======== PROVIDED RECORDS ========

## config.mk

```make
export PLATFORM = sky130hd
export DESIGN_NAME = ddr_cmd_tracker
export DESIGN_NICKNAME = d
export VERILOG_FILES = /design/src/rtl/ddr_cmd_pkg.sv /design/src/rtl/bank_state_table.sv /design/src/rtl/ddr_cmd_tracker.sv
export SDC_FILE = /design/constraint.sdc
export NUM_CORES = 1
export LEC_CHECK = 0
export BUFFER_PORTS_ARGS = -buffer_cell sky130_fd_sc_hd__buf_2
export CAP_MARGIN = 20
export CORE_AREA = 2 2 238 240
export DETAILED_ROUTE_END_ITERATION = 10
export DIE_AREA = 0 0 240 242
export PLACE_DENSITY = 0.53
export SYNTH_ARGS = -nofsm -noshare
export SYNTH_HDL_FRONTEND = slang
export SYNTH_SLANG_ARGS = --single-unit
```

## constraint.sdc

```tcl
create_clock -name clk -period 3.5 [get_ports clk]
set_input_delay 0.525 -clock clk [delete_from_list [all_inputs] [get_ports clk]]
set_output_delay 0.525 -clock clk [all_outputs]
set_load 0.005 [all_outputs]
```

## src/rtl/ddr_cmd_pkg.sv

```systemverilog
`default_nettype none
// ============================================================================
// Module      : ddr_cmd_pkg
// Description : Shared types for the DDR4 command tracker. It holds the decoded
//               command codes, the illegal-command codes and the positions of
//               the command pins inside the A bus.
// Revision    : 1.0 - initial release
// ============================================================================
package ddr_cmd_pkg;

  typedef enum logic [3:0] {
    CMD_DES  = 4'd0,
    CMD_NOP  = 4'd1,
    CMD_ACT  = 4'd2,
    CMD_RD   = 4'd3,
    CMD_RDA  = 4'd4,
    CMD_WR   = 4'd5,
    CMD_WRA  = 4'd6,
    CMD_PRE  = 4'd7,
    CMD_PREA = 4'd8,
    CMD_REF  = 4'd9,
    CMD_SRE  = 4'd10,
    CMD_MRS  = 4'd11,
    CMD_ZQC  = 4'd12,
    CMD_RFU  = 4'd13
  } cmd_e;

  typedef enum logic [2:0] {
    ILL_NONE      = 3'd0,
    ILL_MULTI_CS  = 3'd1,
    ILL_RFU       = 3'd2,
    ILL_ACT_OPEN  = 3'd3,
    ILL_RW_CLOSED = 3'd4,
    ILL_BANK_OPEN = 3'd5
  } ill_e;

  // The command pins sit at the top of A. These offsets count down from
  // ADDRWIDTH, so RAS_n is A[ADDRWIDTH-RAS_OFS].
  localparam int RAS_OFS = 1;
  localparam int CAS_OFS = 2;
  localparam int WE_OFS  = 3;
  // The auto-precharge / precharge-all bit has a fixed position.
  localparam int AP_BIT  = 10;

  // Column accesses: these need an open bank and report a column.
  function automatic logic is_rw(input cmd_e c);
    return (c == CMD_RD) || (c == CMD_RDA) || (c == CMD_WR) || (c == CMD_WRA);
  endfunction

endpackage
`default_nettype wire

```

## src/rtl/bank_state_table.sv

```systemverilog
`default_nettype none
// ============================================================================
// Module      : bank_state_table
// Description : Open/closed state and open-row storage for the banks of one
//               rank. The strobes are mutually exclusive, and the parent
//               asserts them only for legal commands.
// Ports       : clk, reset_n     - clock, asynchronous active-low reset
//               i_open           - open i_bank and store i_row as its row
//               i_close          - close i_bank
//               i_close_all      - close every bank of the rank
//               i_bank / i_row   - target bank index / row to store
//               o_row            - stored row of i_bank (combinational read)
//               o_open           - open flag per bank
// Revision    : 1.0 - initial release
// ============================================================================
module bank_state_table #(
  parameter int BANKS = 16,
  parameter int BKW   = 4,
  parameter int ROWW  = 17
) (
  input  logic            clk,
  input  logic            reset_n,
  input  logic            i_open,
  input  logic            i_close,
  input  logic            i_close_all,
  input  logic [BKW-1:0]  i_bank,
  input  logic [ROWW-1:0] i_row,
  output logic [ROWW-1:0] o_row,
  output logic [BANKS-1:0] o_open
);

  logic [BANKS-1:0] r_open;
  logic [ROWW-1:0]  r_row [BANKS];

  // When a bank closes, its row register keeps the old value. Only the open
  // flag decides whether that row is meaningful.
  always_ff @(posedge clk or negedge reset_n) begin
    if (!reset_n) begin
      r_open <= '0;
      for (int b = 0; b < BANKS; b++) begin
        r_row[b] <= '0;
      end
    end else begin
      if (i_close_all) begin
        r_open <= '0;
      end else if (i_open) begin
        r_open[i_bank] <= 1'b1;
        r_row[i_bank]  <= i_row;
      end else if (i_close) begin
        r_open[i_bank] <= 1'b0;
      end
    end
  end

  assign o_row  = r_row[i_bank];
  assign o_open = r_open;

endmodule
`default_nettype wire

```

## src/rtl/ddr_cmd_tracker.sv

```systemverilog
`default_nettype none
// ============================================================================
// Module      : ddr_cmd_tracker
// Description : Registered DDR4 command decoder. It decodes the command pins,
//               selects the rank from cs_n, tracks per-bank open state and
//               open rows, flags protocol-illegal commands and keeps
//               saturating ACT/RD/WR counters.
// Ports       : clk, reset_n           - clock, asynchronous active-low reset
//               cke, cs_n, act_n, A,
//               bg, ba                 - DDR4 command/address pins
//               cmd_valid, cmd         - decoded command (registered)
//               cmd_rank, cmd_bank     - command target
//               cmd_row, cmd_col       - row (ACT: A, RD/WR: open row) / column
//               bank_open              - open flag, index rank*BANKS+bank
//               illegal, illegal_code  - one-cycle violation pulse and reason
//               act_cnt, rd_cnt, wr_cnt- saturating legal-command counters
// Revision    : 1.0 - initial release
// ============================================================================
module ddr_cmd_tracker
  import ddr_cmd_pkg::*;
#(
  parameter  int ADDRWIDTH = 17,
  parameter  int COLWIDTH  = 10,
  parameter  int BGWIDTH   = 2,
  parameter  int BAWIDTH   = 2,
  parameter  int RANKS     = 1,
  parameter  int CNTWIDTH  = 32,
  localparam int BKW       = BGWIDTH + BAWIDTH,
  localparam int BANKS     = 2 ** BKW,
  localparam int RKW       = (RANKS > 1) ? $clog2(RANKS) : 1
) (
  input  logic                   clk,
  input  logic                   reset_n,
  input  logic                   cke,
  input  logic [RANKS-1:0]       cs_n,
  input  logic                   act_n,
  input  logic [ADDRWIDTH-1:0]   A,
  input  logic [BGWIDTH-1:0]     bg,
  input  logic [BAWIDTH-1:0]     ba,
  output logic                   cmd_valid,
  output logic [3:0]             cmd,
  output logic [RKW-1:0]         cmd_rank,
  output logic [BKW-1:0]         cmd_bank,
  output logic [ADDRWIDTH-1:0]   cmd_row,
  output logic [COLWIDTH-1:0]    cmd_col,
  output logic [RANKS*BANKS-1:0] bank_open,
  output logic                   illegal,
  output logic [2:0]             illegal_code,
  output logic [CNTWIDTH-1:0]    act_cnt,
  output logic [CNTWIDTH-1:0]    rd_cnt,
  output logic [CNTWIDTH-1:0]    wr_cnt
);

  // --------------------------------------------------------------------------
  // Rank select
  // --------------------------------------------------------------------------
  logic [RANKS-1:0] w_cs_low;
  logic             w_multi;
  logic             w_one;
  logic [RKW-1:0]   w_rank;
  logic [BKW-1:0]   w_bank;

  assign w_cs_low = ~cs_n;
  // Clearing the lowest set bit leaves a nonzero value only if two or more
  // chip selects are low.
  assign w_multi  = (w_cs_low & (w_cs_low - RANKS'(1))) != '0;
  assign w_one    = (w_cs_low != '0) && !w_multi;
  assign w_bank   = {bg, ba};

  always_comb begin
    w_rank = '0;
    for (int r = 0; r < RANKS; r++) begin
      if (w_cs_low[r]) begin
        w_rank = RKW'(r);
      end
    end
  end

  // --------------------------------------------------------------------------
  // Command decode
  // --------------------------------------------------------------------------
  cmd_e w_cmd;
  logic w_ap;

  assign w_ap = A[AP_BIT];

  always_comb begin
    w_cmd = CMD_NOP;
    if (!act_n) begin
      w_cmd = CMD_ACT;
    end else begin
      case ({A[ADDRWIDTH-RAS_OFS], A[ADDRWIDTH-CAS_OFS], A[ADDRWIDTH-WE_OFS]})
        3'b000:  w_cmd = CMD_MRS;
        3'b001:  w_cmd = cke  ? CMD_REF  : CMD_SRE;
        3'b010:  w_cmd = w_ap ? CMD_PREA : CMD_PRE;
        3'b011:  w_cmd = CMD_RFU;
        3'b100:  w_cmd = w_ap ? CMD_WRA  : CMD_WR;
        3'b101:  w_cmd = w_ap ? CMD_RDA  : CMD_RD;
        3'b110:  w_cmd = CMD_ZQC;
        default: w_cmd = CMD_NOP;
      endcase
    end
  end

  // --------------------------------------------------------------------------
  // Per-rank bank tables
  // --------------------------------------------------------------------------
  logic [BANKS-1:0]     w_open_rank [RANKS];
  logic [ADDRWIDTH-1:0] w_row_rank  [RANKS];
  logic                 w_tgt_open;
  logic                 w_rank_open;
  logic [ADDRWIDTH-1:0] w_tgt_row;
  ill_e                 w_ill_code;
  logic                 w_legal;

  assign w_tgt_open  = w_open_rank[w_rank][w_bank];
  assign w_rank_open = |w_open_rank[w_rank];
  assign w_tgt_row   = w_row_rank[w_rank];

  generate
    for (genvar r = 0; r < RANKS; r++) begin : g_rank
      logic w_sel;
      assign w_sel = w_legal && (w_rank == RKW'(r));

      bank_state_table #(
        .BANKS (BANKS),
        .BKW   (BKW),
        .ROWW  (ADDRWIDTH)
      ) u_bank_state_table (
        .clk         (clk),
        .reset_n     (reset_n),
        .i_open      (w_sel && (w_cmd == CMD_ACT)),
        .i_close     (w_sel && ((w_cmd == CMD_PRE) || (w_cmd == CMD_RDA) ||
                                (w_cmd == CMD_WRA))),
        .i_close_all (w_sel && (w_cmd == CMD_PREA)),
        .i_bank      (w_bank),
        .i_row       (A),
        .o_row       (w_row_rank[r]),
        .o_open      (w_open_rank[r])
      );

      assign bank_open[r*BANKS +: BANKS] = w_open_rank[r];
    end
  endgenerate

  // --------------------------------------------------------------------------
  // Illegality check
  // --------------------------------------------------------------------------
  always_comb begin
    w_ill_code = ILL_NONE;
    if (w_multi) begin
      w_ill_code = ILL_MULTI_CS;
    end else if (w_one) begin
      if (w_cmd == CMD_RFU) begin
        w_ill_code = ILL_RFU;
      end else if ((w_cmd == CMD_ACT) && w_tgt_open) begin
        w_ill_code = ILL_ACT_OPEN;
      end else if (is_rw(w_cmd) && !w_tgt_open) begin
        w_ill_code = ILL_RW_CLOSED;
      end else if (((w_cmd == CMD_REF) || (w_cmd == CMD_SRE) ||
                    (w_cmd == CMD_MRS)) && w_rank_open) begin
        w_ill_code = ILL_BANK_OPEN;
      end
    end
  end

  assign w_legal = w_one && (w_ill_code == ILL_NONE);

  // --------------------------------------------------------------------------
  // Registered command outputs
  // --------------------------------------------------------------------------
  logic                 r_cmd_valid;
  cmd_e                 r_cmd;
  logic [RKW-1:0]       r_cmd_rank;
  logic [BKW-1:0]       r_cmd_bank;
  logic [ADDRWIDTH-1:0] r_cmd_row;
  logic [COLWIDTH-1:0]  r_cmd_col;
  logic                 r_illegal;
  ill_e                 r_ill_code;

  always_ff @(posedge clk or negedge reset_n) begin
    if (!reset_n) begin
      r_cmd_valid <= 1'b0;
      r_cmd       <= CMD_NOP;
      r_cmd_rank  <= '0;
      r_cmd_bank  <= '0;
      r_cmd_row   <= '0;
      r_cmd_col   <= '0;
      r_illegal   <= 1'b0;
      r_ill_code  <= ILL_NONE;
    end else begin
      r_cmd_valid <= w_one;
      r_illegal   <= (w_ill_code != ILL_NONE);
      r_ill_code  <= w_ill_code;
      if (w_one) begin
        r_cmd      <= w_cmd;
        r_cmd_rank <= w_rank;
        r_cmd_bank <= w_bank;
        // The row is read before the edge, so RDA/WRA report the row that
        // was open before they close the bank.
        if (w_cmd == CMD_ACT) begin
          r_cmd_row <= A;
        end else if (is_rw(w_cmd)) begin
          r_cmd_row <= w_tgt_row;
        end else begin
          r_cmd_row <= '0;
        end
        r_cmd_col  <= is_rw(w_cmd) ? A[COLWIDTH-1:0] : '0;
      end else begin
        r_cmd      <= CMD_DES;
        r_cmd_rank <= '0;
        r_cmd_bank <= '0;
        r_cmd_row  <= '0;
        r_cmd_col  <= '0;
      end
    end
  end

  // --------------------------------------------------------------------------
  // Saturating activity counters (legal commands only)
  // --------------------------------------------------------------------------
  logic [CNTWIDTH-1:0] r_act_cnt;
  logic [CNTWIDTH-1:0] r_rd_cnt;
  logic [CNTWIDTH-1:0] r_wr_cnt;

  always_ff @(posedge clk or negedge reset_n) begin
    if (!reset_n) begin
      r_act_cnt <= '0;
      r_rd_cnt  <= '0;
      r_wr_cnt  <= '0;
    end else if (w_legal) begin
      if ((w_cmd == CMD_ACT) && (r_act_cnt != '1)) begin
        r_act_cnt <= r_act_cnt + CNTWIDTH'(1);
      end
      if (((w_cmd == CMD_RD) || (w_cmd == CMD_RDA)) && (r_rd_cnt != '1)) begin
        r_rd_cnt <= r_rd_cnt + CNTWIDTH'(1);
      end
      if (((w_cmd == CMD_WR) || (w_cmd == CMD_WRA)) && (r_wr_cnt != '1)) begin
        r_wr_cnt <= r_wr_cnt + CNTWIDTH'(1);
      end
    end
  end

  assign cmd_valid    = r_cmd_valid;
  assign cmd          = r_cmd;
  assign cmd_rank     = r_cmd_rank;
  assign cmd_bank     = r_cmd_bank;
  assign cmd_row      = r_cmd_row;
  assign cmd_col      = r_cmd_col;
  assign illegal      = r_illegal;
  assign illegal_code = r_ill_code;
  assign act_cnt      = r_act_cnt;
  assign rd_cnt       = r_rd_cnt;
  assign wr_cnt       = r_wr_cnt;

endmodule
`default_nettype wire

```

========

EXERCISE REQUIREMENTS: Identify the lines of the data that contain the word "Description". Copy each of them.

TASK OUTPUT:
// Description : Shared types for the DDR4 command tracker. It holds the decoded
// Description : Open/closed state and open-row storage for the banks of one
// Description : Registered DDR4 command decoder. It decodes the command pins,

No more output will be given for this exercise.